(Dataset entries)

--- START ---

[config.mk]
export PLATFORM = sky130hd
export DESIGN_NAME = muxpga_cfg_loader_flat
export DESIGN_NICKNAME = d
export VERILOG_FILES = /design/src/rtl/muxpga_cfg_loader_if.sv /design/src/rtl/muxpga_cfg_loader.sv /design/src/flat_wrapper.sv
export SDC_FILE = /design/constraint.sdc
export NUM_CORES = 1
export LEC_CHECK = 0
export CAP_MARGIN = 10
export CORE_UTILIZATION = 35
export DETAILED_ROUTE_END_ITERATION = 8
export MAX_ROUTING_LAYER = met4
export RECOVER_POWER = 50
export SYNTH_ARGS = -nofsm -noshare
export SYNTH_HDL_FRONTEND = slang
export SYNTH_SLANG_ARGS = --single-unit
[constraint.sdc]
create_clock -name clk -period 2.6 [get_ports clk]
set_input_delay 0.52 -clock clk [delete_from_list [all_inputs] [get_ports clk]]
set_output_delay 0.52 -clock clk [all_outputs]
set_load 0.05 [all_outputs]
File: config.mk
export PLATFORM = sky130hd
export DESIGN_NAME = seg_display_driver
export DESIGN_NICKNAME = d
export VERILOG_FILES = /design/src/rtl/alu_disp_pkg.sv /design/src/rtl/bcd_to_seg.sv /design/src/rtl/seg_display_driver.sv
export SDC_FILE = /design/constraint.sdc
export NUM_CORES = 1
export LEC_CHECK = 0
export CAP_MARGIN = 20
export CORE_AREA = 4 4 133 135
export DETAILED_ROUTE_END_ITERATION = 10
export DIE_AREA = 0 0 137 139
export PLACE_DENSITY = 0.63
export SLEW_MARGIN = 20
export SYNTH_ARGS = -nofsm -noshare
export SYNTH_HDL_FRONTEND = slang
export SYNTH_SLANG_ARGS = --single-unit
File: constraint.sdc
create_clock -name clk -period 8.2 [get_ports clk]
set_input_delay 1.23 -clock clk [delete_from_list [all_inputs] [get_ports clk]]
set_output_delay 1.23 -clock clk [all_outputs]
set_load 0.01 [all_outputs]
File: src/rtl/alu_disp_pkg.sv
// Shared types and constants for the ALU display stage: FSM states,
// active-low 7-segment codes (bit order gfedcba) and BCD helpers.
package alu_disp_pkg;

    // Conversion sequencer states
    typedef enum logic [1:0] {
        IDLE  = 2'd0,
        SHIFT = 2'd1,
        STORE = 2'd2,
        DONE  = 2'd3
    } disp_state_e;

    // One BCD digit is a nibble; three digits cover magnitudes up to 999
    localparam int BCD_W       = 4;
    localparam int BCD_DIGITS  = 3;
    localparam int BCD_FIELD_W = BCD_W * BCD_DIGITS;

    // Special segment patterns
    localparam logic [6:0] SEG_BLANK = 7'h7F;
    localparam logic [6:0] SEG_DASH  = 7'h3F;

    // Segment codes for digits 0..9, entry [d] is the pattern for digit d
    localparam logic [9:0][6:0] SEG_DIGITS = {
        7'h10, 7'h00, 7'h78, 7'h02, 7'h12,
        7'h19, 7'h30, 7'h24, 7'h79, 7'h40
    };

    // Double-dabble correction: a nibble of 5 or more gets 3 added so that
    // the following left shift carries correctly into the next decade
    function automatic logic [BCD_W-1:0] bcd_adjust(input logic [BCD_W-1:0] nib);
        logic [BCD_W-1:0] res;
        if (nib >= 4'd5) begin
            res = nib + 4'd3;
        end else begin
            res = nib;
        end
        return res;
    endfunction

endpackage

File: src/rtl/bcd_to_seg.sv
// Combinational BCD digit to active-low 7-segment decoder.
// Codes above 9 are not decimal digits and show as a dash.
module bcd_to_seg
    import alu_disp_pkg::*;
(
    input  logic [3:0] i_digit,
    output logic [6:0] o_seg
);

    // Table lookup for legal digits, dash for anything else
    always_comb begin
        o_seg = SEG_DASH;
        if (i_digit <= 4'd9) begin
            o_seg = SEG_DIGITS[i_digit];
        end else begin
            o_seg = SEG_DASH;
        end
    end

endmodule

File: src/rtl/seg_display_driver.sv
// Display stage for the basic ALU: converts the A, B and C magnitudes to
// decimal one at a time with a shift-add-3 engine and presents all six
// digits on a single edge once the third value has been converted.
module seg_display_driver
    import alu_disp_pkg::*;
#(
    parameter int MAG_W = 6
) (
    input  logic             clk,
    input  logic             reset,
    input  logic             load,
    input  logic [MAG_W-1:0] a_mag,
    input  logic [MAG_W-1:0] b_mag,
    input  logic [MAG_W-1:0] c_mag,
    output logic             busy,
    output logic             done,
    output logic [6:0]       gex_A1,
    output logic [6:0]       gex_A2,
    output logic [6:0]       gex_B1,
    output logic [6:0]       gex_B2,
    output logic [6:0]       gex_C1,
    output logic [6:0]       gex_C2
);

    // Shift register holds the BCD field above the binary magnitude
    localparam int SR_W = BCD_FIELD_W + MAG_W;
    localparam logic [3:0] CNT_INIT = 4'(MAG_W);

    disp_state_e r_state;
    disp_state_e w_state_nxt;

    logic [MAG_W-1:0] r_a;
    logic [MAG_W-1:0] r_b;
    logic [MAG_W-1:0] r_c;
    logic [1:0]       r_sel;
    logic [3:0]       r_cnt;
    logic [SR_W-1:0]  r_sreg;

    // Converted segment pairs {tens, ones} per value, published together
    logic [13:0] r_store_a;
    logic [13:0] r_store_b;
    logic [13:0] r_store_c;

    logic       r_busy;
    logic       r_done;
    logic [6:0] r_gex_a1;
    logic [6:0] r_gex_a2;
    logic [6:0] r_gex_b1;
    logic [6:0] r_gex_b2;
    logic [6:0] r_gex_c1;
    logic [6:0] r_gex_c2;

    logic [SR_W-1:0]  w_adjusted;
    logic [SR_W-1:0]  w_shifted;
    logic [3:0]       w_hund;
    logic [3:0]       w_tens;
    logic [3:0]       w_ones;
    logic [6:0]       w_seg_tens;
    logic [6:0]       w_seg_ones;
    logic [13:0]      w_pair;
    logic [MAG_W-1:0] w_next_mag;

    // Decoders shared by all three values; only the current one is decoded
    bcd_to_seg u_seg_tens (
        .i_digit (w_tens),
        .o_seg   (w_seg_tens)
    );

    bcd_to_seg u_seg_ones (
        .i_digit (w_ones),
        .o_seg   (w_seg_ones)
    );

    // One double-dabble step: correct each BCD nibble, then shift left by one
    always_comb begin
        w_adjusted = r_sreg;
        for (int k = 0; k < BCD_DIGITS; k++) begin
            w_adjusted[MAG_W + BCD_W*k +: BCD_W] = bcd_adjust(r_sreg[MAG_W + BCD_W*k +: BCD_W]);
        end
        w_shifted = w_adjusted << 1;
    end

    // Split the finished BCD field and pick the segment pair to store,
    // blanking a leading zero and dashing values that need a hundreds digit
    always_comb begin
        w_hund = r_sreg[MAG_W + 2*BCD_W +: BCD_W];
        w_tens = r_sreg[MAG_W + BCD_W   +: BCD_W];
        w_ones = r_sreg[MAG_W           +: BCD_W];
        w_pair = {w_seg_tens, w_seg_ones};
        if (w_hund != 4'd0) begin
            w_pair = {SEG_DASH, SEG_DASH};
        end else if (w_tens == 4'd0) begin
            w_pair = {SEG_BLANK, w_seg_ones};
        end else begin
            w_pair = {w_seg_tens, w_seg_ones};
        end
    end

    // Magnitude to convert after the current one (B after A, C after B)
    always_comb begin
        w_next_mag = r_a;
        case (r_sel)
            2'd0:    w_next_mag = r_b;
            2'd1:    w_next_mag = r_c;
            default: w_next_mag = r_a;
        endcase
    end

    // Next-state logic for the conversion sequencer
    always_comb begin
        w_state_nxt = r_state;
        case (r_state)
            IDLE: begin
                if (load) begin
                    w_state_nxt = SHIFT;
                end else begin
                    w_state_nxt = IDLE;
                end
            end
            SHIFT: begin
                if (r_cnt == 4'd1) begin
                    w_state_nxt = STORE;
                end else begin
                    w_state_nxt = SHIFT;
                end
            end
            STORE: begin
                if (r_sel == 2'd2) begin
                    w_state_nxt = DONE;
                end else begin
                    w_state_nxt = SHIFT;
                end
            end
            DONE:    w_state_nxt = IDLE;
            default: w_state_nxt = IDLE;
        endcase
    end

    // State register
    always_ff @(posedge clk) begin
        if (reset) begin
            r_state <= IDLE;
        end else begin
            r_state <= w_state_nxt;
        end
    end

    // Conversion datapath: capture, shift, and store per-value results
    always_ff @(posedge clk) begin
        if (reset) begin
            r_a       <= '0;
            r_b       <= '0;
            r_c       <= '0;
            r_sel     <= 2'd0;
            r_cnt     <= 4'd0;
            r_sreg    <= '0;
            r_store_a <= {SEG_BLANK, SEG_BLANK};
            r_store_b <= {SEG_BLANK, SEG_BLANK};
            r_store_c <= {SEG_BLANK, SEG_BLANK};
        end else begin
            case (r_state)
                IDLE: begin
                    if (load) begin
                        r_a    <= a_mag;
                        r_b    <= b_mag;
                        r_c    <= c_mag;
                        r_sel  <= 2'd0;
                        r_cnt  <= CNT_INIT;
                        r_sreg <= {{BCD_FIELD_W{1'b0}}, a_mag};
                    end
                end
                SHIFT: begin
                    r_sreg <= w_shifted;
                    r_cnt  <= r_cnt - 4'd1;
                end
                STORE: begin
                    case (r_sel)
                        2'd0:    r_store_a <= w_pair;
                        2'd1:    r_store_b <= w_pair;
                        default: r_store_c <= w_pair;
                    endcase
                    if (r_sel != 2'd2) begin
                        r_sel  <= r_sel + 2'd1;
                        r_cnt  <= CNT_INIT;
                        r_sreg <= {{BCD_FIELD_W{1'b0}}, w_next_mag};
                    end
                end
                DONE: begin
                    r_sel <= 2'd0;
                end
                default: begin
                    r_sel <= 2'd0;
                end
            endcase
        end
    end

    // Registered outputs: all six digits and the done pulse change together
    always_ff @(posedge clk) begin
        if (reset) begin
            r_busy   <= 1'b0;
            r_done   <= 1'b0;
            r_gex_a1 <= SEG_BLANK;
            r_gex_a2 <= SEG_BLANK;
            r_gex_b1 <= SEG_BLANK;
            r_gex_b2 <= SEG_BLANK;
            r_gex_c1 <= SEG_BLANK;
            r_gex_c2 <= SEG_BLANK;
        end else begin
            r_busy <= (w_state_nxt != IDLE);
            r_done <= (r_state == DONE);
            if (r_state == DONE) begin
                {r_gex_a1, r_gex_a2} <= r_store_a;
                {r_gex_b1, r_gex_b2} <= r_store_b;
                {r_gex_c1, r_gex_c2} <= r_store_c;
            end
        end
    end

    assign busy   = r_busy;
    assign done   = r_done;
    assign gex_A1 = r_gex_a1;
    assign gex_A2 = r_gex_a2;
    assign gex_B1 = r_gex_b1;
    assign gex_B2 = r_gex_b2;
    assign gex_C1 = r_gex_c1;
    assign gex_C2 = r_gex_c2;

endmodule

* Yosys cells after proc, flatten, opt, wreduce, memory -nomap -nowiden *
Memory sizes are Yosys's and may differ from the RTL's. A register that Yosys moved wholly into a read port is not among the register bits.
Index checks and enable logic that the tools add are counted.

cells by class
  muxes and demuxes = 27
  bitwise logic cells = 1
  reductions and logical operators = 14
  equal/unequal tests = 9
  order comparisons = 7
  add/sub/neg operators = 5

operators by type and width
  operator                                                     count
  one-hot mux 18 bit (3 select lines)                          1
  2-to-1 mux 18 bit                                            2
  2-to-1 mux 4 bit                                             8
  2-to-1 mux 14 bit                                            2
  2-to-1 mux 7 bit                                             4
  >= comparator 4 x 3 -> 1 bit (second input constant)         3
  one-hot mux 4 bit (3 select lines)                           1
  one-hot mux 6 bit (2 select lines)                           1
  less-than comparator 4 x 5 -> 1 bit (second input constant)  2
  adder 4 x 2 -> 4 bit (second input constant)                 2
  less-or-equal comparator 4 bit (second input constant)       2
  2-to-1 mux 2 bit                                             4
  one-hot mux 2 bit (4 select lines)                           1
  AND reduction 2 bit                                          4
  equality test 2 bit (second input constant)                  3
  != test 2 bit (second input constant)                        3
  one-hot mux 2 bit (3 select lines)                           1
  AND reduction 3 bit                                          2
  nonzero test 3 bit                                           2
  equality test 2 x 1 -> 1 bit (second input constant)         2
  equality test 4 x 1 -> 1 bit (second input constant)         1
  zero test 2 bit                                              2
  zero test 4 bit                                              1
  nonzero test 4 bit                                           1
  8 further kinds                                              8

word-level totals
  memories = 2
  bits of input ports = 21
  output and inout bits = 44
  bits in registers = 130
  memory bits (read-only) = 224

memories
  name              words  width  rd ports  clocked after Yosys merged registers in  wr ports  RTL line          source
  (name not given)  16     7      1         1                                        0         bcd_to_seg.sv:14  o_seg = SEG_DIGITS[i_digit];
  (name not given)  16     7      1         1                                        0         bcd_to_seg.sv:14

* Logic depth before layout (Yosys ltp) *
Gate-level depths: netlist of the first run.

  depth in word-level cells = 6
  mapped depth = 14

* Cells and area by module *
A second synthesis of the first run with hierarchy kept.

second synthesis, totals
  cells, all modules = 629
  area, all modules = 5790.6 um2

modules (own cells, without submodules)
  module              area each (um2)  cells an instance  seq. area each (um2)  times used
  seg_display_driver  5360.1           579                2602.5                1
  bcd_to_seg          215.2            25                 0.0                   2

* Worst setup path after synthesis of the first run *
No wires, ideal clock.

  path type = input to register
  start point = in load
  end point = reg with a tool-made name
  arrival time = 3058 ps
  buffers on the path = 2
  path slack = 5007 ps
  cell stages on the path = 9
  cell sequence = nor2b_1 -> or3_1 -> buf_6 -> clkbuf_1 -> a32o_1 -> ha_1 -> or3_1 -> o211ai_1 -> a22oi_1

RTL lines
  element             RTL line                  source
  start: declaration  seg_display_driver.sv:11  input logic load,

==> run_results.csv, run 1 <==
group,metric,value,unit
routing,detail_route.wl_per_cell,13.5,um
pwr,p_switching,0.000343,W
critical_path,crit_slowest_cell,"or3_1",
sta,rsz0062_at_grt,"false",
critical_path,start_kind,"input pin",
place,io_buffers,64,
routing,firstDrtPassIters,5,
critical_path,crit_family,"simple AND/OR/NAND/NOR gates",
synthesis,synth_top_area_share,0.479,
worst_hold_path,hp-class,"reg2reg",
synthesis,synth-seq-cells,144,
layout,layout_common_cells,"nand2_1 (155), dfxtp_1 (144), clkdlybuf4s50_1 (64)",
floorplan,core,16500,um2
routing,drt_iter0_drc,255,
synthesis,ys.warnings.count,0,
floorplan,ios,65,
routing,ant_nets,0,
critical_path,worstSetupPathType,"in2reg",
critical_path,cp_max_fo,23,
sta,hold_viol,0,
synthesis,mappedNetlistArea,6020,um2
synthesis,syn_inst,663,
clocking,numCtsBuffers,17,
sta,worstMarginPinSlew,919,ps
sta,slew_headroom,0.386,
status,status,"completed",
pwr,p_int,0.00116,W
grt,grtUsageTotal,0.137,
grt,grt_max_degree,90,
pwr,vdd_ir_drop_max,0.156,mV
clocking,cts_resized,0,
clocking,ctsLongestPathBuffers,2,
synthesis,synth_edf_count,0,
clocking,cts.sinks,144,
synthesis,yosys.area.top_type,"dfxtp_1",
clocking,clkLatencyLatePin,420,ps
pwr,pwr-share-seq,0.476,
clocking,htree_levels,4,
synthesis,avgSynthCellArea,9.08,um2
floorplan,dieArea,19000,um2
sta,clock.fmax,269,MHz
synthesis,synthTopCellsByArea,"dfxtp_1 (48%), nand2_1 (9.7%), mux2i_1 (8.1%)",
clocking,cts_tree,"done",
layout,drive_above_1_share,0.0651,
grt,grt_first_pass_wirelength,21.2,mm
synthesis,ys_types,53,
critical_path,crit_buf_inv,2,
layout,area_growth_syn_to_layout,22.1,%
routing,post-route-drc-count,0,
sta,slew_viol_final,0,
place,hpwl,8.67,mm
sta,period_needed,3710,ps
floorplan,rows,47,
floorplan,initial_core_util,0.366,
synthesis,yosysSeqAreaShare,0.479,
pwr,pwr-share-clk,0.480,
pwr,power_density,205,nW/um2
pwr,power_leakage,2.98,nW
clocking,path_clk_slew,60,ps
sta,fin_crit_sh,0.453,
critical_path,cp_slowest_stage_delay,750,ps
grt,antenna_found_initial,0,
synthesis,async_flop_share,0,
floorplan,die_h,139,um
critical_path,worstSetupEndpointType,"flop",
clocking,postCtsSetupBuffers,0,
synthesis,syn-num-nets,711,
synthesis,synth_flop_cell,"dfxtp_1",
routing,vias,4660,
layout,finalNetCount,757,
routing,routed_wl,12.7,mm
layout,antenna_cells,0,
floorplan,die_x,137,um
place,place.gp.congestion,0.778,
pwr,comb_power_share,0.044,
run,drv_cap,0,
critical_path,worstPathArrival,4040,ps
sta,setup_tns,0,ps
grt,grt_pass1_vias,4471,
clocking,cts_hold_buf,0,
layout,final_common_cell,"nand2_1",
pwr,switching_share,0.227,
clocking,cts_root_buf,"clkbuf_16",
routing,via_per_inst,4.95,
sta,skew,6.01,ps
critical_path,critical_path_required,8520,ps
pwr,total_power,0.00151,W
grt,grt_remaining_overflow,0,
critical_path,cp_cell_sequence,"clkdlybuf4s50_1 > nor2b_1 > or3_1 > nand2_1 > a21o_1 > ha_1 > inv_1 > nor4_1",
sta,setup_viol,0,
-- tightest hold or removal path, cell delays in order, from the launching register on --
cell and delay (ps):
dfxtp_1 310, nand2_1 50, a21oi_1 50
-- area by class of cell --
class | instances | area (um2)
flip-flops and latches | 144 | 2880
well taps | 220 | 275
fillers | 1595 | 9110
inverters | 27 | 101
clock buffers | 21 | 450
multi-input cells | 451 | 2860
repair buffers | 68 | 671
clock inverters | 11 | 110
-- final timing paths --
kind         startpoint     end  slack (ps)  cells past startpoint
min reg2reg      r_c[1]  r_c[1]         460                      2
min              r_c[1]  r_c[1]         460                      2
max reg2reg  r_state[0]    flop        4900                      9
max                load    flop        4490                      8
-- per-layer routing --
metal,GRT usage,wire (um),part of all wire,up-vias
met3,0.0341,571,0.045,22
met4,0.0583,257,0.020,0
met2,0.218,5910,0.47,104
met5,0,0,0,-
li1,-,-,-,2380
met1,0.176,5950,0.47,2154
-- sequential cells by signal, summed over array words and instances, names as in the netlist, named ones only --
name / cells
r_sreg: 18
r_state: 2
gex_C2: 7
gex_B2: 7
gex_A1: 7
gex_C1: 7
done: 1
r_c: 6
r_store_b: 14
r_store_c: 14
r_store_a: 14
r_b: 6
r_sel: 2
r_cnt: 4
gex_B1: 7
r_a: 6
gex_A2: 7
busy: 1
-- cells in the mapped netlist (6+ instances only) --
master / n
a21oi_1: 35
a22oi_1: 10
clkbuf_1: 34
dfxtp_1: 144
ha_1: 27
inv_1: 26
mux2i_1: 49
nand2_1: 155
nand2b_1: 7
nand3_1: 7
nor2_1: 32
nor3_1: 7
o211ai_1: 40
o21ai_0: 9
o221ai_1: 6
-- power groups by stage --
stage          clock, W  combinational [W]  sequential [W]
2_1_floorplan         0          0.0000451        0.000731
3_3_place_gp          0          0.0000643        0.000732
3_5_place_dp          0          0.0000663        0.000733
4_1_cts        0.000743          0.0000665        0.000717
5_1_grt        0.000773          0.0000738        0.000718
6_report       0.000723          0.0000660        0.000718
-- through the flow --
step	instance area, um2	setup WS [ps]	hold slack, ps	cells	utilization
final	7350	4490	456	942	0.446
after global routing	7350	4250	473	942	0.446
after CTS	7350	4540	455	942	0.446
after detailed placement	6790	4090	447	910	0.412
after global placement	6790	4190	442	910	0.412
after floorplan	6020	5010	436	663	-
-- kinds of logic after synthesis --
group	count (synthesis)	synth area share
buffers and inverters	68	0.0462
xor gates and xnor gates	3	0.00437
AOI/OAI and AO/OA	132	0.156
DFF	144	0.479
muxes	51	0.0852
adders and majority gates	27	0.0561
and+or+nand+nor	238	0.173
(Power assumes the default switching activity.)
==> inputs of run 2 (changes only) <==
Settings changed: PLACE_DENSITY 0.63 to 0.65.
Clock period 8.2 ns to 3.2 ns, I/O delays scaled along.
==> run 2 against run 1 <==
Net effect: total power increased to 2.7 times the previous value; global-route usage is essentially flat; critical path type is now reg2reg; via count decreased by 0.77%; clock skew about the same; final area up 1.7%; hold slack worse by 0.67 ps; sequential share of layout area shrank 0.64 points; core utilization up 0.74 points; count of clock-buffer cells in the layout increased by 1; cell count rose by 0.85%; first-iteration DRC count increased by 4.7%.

--- END ---

Repeat exactly, please, each line from the beginning of the data through the line with "set_load 0.05 [all_outputs]" in it, and only those lines.

[config.mk]
export PLATFORM = sky130hd
export DESIGN_NAME = muxpga_cfg_loader_flat
export DESIGN_NICKNAME = d
export VERILOG_FILES = /design/src/rtl/muxpga_cfg_loader_if.sv /design/src/rtl/muxpga_cfg_loader.sv /design/src/flat_wrapper.sv
export SDC_FILE = /design/constraint.sdc
export NUM_CORES = 1
export LEC_CHECK = 0
export CAP_MARGIN = 10
export CORE_UTILIZATION = 35
export DETAILED_ROUTE_END_ITERATION = 8
export MAX_ROUTING_LAYER = met4
export RECOVER_POWER = 50
export SYNTH_ARGS = -nofsm -noshare
export SYNTH_HDL_FRONTEND = slang
export SYNTH_SLANG_ARGS = --single-unit
[constraint.sdc]
create_clock -name clk -period 2.6 [get_ports clk]
set_input_delay 0.52 -clock clk [delete_from_list [all_inputs] [get_ports clk]]
set_output_delay 0.52 -clock clk [all_outputs]
set_load 0.05 [all_outputs]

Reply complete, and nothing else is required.